Let us first compute the within group best response.
Lemma 1
The best response within a group is: \(\alpha _i={\bar{\alpha }}\) if \(0<\gamma <1\) and \(\alpha _i = 0\) if \(\gamma \ge 1\).
Proof
The within group payoff is defined as following:
$$\begin{aligned} \phi _{i}\left( \alpha _{i}\mid \alpha _{-i}\right) =w_i\left( 1-\alpha _{i}\right) +Q\sum _{j\in G_{i}}\alpha _{j}^{\gamma }w_j \end{aligned}$$
with \(G_i\) being the group to which agent i belongs and \(\alpha _i \in \left[ 0,1\right] \).
The first order condition reads:
$$\begin{aligned} \frac{\partial \phi _{i}}{\partial \alpha _{i}}=-w_i+Qw_i\gamma \alpha _{j}^{\gamma -1}{\mathop {=}\limits ^{FOC}}0 \Rightarrow \alpha _i = \left( \frac{1}{Q\gamma }\right) ^{\frac{1}{\gamma -1}}\equiv {\bar{\alpha }} \end{aligned}$$
(3)
implying the following payoff for agent i:
$$\begin{aligned} w_i\left( 1-{\bar{\alpha }}\right) + w_iQ{\bar{\alpha }}^\gamma +C \end{aligned}$$
(4)
with C defined as \(\sum _{j\in G_{i},j\ne i}\alpha _{j}^{\gamma }w_j\).
The payoff for the corner strategies instead is \(w_i + C\) for \(\alpha = 0\) and \(w_iQ + C\) for \(\alpha = 1\).

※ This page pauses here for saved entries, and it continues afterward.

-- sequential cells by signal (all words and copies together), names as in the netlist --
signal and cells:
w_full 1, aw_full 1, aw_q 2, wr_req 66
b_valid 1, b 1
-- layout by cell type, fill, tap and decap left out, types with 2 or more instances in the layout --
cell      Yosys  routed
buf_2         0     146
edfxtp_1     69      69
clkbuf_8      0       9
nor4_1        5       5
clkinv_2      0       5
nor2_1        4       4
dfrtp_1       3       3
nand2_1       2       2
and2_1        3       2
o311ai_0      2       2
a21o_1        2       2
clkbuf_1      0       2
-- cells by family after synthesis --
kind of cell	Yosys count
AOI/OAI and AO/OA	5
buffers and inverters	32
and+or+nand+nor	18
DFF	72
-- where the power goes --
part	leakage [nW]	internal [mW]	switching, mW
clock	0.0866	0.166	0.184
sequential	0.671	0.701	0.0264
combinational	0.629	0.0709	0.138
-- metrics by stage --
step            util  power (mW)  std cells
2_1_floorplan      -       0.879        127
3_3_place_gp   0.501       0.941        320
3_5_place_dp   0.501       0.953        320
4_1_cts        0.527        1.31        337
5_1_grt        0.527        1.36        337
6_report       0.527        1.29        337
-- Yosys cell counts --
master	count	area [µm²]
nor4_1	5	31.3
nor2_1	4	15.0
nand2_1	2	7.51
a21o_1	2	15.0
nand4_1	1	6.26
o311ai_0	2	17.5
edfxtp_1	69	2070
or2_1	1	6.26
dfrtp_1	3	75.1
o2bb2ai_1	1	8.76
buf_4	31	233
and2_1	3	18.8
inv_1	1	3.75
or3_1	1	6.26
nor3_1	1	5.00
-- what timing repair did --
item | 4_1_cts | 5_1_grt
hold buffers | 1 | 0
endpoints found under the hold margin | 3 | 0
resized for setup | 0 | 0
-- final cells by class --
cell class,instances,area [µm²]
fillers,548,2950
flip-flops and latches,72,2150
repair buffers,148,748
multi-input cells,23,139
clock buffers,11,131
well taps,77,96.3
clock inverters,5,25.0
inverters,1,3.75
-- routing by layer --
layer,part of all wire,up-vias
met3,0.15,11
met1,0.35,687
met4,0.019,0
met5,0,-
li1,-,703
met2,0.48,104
**src/design/axil_ram_pkg.sv**
```systemverilog
package axil_ram_pkg;

    localparam int addr_width  = 32;
    localparam int data_width  = 32;
    localparam int strb_width  = data_width / 8;
    localparam int index_width = addr_width - $clog2(strb_width);

    typedef logic [addr_width-1:0]  addr_t;
    typedef logic [data_width-1:0]  data_t;
    typedef logic [strb_width-1:0]  strb_t;
    typedef logic [index_width-1:0] index_t;
    typedef logic [2:0]             prot_t;

    // AXI response codes
    typedef enum logic [1:0] {
        resp_okay   = 2'b00,
        resp_slverr = 2'b10,
        resp_decerr = 2'b11
    } resp_e;

    typedef struct packed {
        addr_t addr;
        prot_t prot;
    } axil_aw_t;

    typedef struct packed {
        data_t data;
        strb_t strb;
    } axil_w_t;

    typedef struct packed {
        resp_e resp;
    } axil_b_t;

    typedef struct packed {
        addr_t addr;
        prot_t prot;
    } axil_ar_t;

    typedef struct packed {
        data_t data;
        resp_e resp;
    } axil_r_t;

    // Requests towards the storage block
    typedef struct packed {
        index_t index;
        data_t  data;
        strb_t  strb;
    } mem_wr_req_t;

    typedef struct packed {
        index_t index;
    } mem_rd_req_t;

    // Word aligned and inside the array
    function automatic logic addr_valid(addr_t addr, int unsigned size);
        logic aligned;
        logic in_range;
        aligned  = (addr[$clog2(strb_width)-1:0] == '0);
        in_range = (addr[addr_width-1:$clog2(strb_width)] < size);
        return aligned && in_range;
    endfunction

endpackage

```
**src/design/axil_ram_read.sv**
```systemverilog
module axil_ram_read
    import axil_ram_pkg::*;
#(
    parameter int unsigned SIZE = 1024
) (
    input  logic        seq,
    input  logic        arst_n,
    input  logic        pause,

    input  axil_ar_t    ar,
    input  logic        ar_valid,
    output logic        ar_ready,

    output axil_r_t     r,
    output logic        r_valid,
    input  logic        r_ready,

    output mem_rd_req_t rd_req,
    output logic        rd_valid,
    input  logic        rd_ready,
    input  data_t       rd_data,
    input  logic        rd_data_valid
);

    axil_ar_t ar_q;
    logic     ar_full;
    axil_r_t  r_q;
    logic     err_pend;

    logic take_ar;
    logic addr_ok;
    logic r_free;
    logic issue_err;
    logic ar_done;

    assign ar_ready = !ar_full && !pause;
    assign take_ar  = ar_valid && ar_ready;
    assign addr_ok  = addr_valid(ar_q.addr, SIZE);

    // R must be empty by the time the result lands, and nothing else may be headed there
    assign r_free = (!r_valid || r_ready) && !rd_data_valid && !err_pend;

    assign rd_valid  = ar_full && addr_ok && r_free;
    assign issue_err = ar_full && !addr_ok && r_free;
    assign ar_done   = (rd_valid && rd_ready) || issue_err;

    assign rd_req.index = ar_q.addr[addr_width-1:addr_width-index_width];

    assign r = r_q;

    always_ff @(posedge seq or negedge arst_n) begin
        if (!arst_n) begin
            ar_full <= 1'b0;
        end else if (take_ar) begin
            ar_full <= 1'b1;
        end else if (ar_done) begin
            ar_full <= 1'b0;
        end
    end

    always_ff @(posedge seq) begin
        if (take_ar) begin
            ar_q <= ar;
        end
    end

    // Error reads take the same one-cycle step as memory reads
    always_ff @(posedge seq or negedge arst_n) begin
        if (!arst_n) begin
            err_pend <= 1'b0;
        end else begin
            err_pend <= issue_err;
        end
    end

    always_ff @(posedge seq or negedge arst_n) begin
        if (!arst_n) begin
            r_valid <= 1'b0;
        end else if (rd_data_valid || err_pend) begin
            r_valid <= 1'b1;
        end else if (r_ready) begin
            r_valid <= 1'b0;
        end
    end

    always_ff @(posedge seq) begin
        if (rd_data_valid) begin
            r_q.data <= rd_data;
            r_q.resp <= resp_okay;
        end else if (err_pend) begin
            r_q.data <= '0;
            r_q.resp <= resp_decerr;
        end
    end

endmodule

```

Since \(0<Q<1\) the payoff for \(\alpha = 0\) is always bigger than the one \(\alpha = 1\). Now we need to check when \(\phi _i\left( {\bar{\alpha }}\right) > \phi _i\left( 0\right) \) and hence when
$$\begin{aligned} Q\left( \frac{1}{Q\gamma }\right) ^{\frac{\gamma }{\gamma -1}}>\left( \frac{1}{Q\gamma }\right) ^{\frac{1}{\gamma -1}}. \end{aligned}$$
If \(0< \gamma <1\) we can rewrite the above expression as \(Q\left( Q\gamma \right) ^{\frac{\gamma }{1-\gamma }}>\left( Q\gamma \right) ^{\frac{1}{1-\gamma }}\) and hence as \(\gamma ^\gamma > \gamma \); a condition that is always true for \(0< \gamma <1\). If \(\gamma >1\) we instead obtain the condition \(\gamma ^{-\gamma } > \gamma ^{-1}\), never true for \(\gamma >1\).

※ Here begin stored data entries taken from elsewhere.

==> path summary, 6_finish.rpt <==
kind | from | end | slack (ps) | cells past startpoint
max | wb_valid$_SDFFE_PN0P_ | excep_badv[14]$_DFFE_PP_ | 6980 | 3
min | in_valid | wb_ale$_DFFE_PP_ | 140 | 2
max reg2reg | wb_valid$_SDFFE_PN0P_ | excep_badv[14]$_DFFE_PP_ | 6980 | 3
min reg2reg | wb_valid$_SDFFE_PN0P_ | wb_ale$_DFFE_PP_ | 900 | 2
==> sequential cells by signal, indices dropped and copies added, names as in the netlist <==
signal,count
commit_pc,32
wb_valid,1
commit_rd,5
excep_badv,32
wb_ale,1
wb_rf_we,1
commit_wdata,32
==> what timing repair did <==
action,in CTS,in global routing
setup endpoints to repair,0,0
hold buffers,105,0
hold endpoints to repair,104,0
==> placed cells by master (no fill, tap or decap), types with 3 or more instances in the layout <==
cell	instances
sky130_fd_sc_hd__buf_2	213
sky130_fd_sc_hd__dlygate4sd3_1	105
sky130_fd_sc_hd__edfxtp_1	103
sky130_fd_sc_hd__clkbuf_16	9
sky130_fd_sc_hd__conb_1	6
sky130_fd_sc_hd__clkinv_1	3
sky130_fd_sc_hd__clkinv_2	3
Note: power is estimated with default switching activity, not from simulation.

If \(\gamma =0\), the FOC trivially results in \(\alpha = 0\).
Hence, the best response for player i if the group placement is independent from \(\alpha _i\) is \(\alpha _i={\bar{\alpha }}\) for \(0<\gamma <1\) and \(\alpha _i = 0\) for \(\gamma >1\). \(\square \)

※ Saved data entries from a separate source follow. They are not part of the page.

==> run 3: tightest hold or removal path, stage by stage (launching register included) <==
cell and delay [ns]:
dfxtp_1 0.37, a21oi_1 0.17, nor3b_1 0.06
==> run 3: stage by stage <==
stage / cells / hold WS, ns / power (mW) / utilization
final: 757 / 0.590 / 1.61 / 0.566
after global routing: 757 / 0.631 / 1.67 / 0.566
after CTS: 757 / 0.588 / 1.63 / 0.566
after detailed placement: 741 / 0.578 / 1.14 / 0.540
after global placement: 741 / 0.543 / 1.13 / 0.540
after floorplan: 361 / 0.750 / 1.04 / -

NE for Homogeneous Players
Here we compute what are the Nash Equilibria in the case of homogeneous players. The proof presented here follows closely the one in Gunnthorsdottir et al. (2010a), changing only to adapt it to the generalized payoff. Note that for homogeneous players we have \(w_i = w \;\; \forall i\).
We first of all note that, for homogeneous players, all players playing the within group Nash Equilibria is a best response.
Lemma 2
\(\alpha _i = {\bar{\alpha }}\) \(\forall i\) is a Nash Equilibrium for every value of \(\gamma \).
Proof
This is obviously an equilibrium. Since the mpcr Q is smaller than 1, there is no profitable deviation in being the only one contributing more than \({\bar{\alpha }}\). A player i deviating to a higher contribution would have the guarantee to be placed in the best group. The best group, however, would be such only because of him, thus making it not profitable to deviate. \(\square \)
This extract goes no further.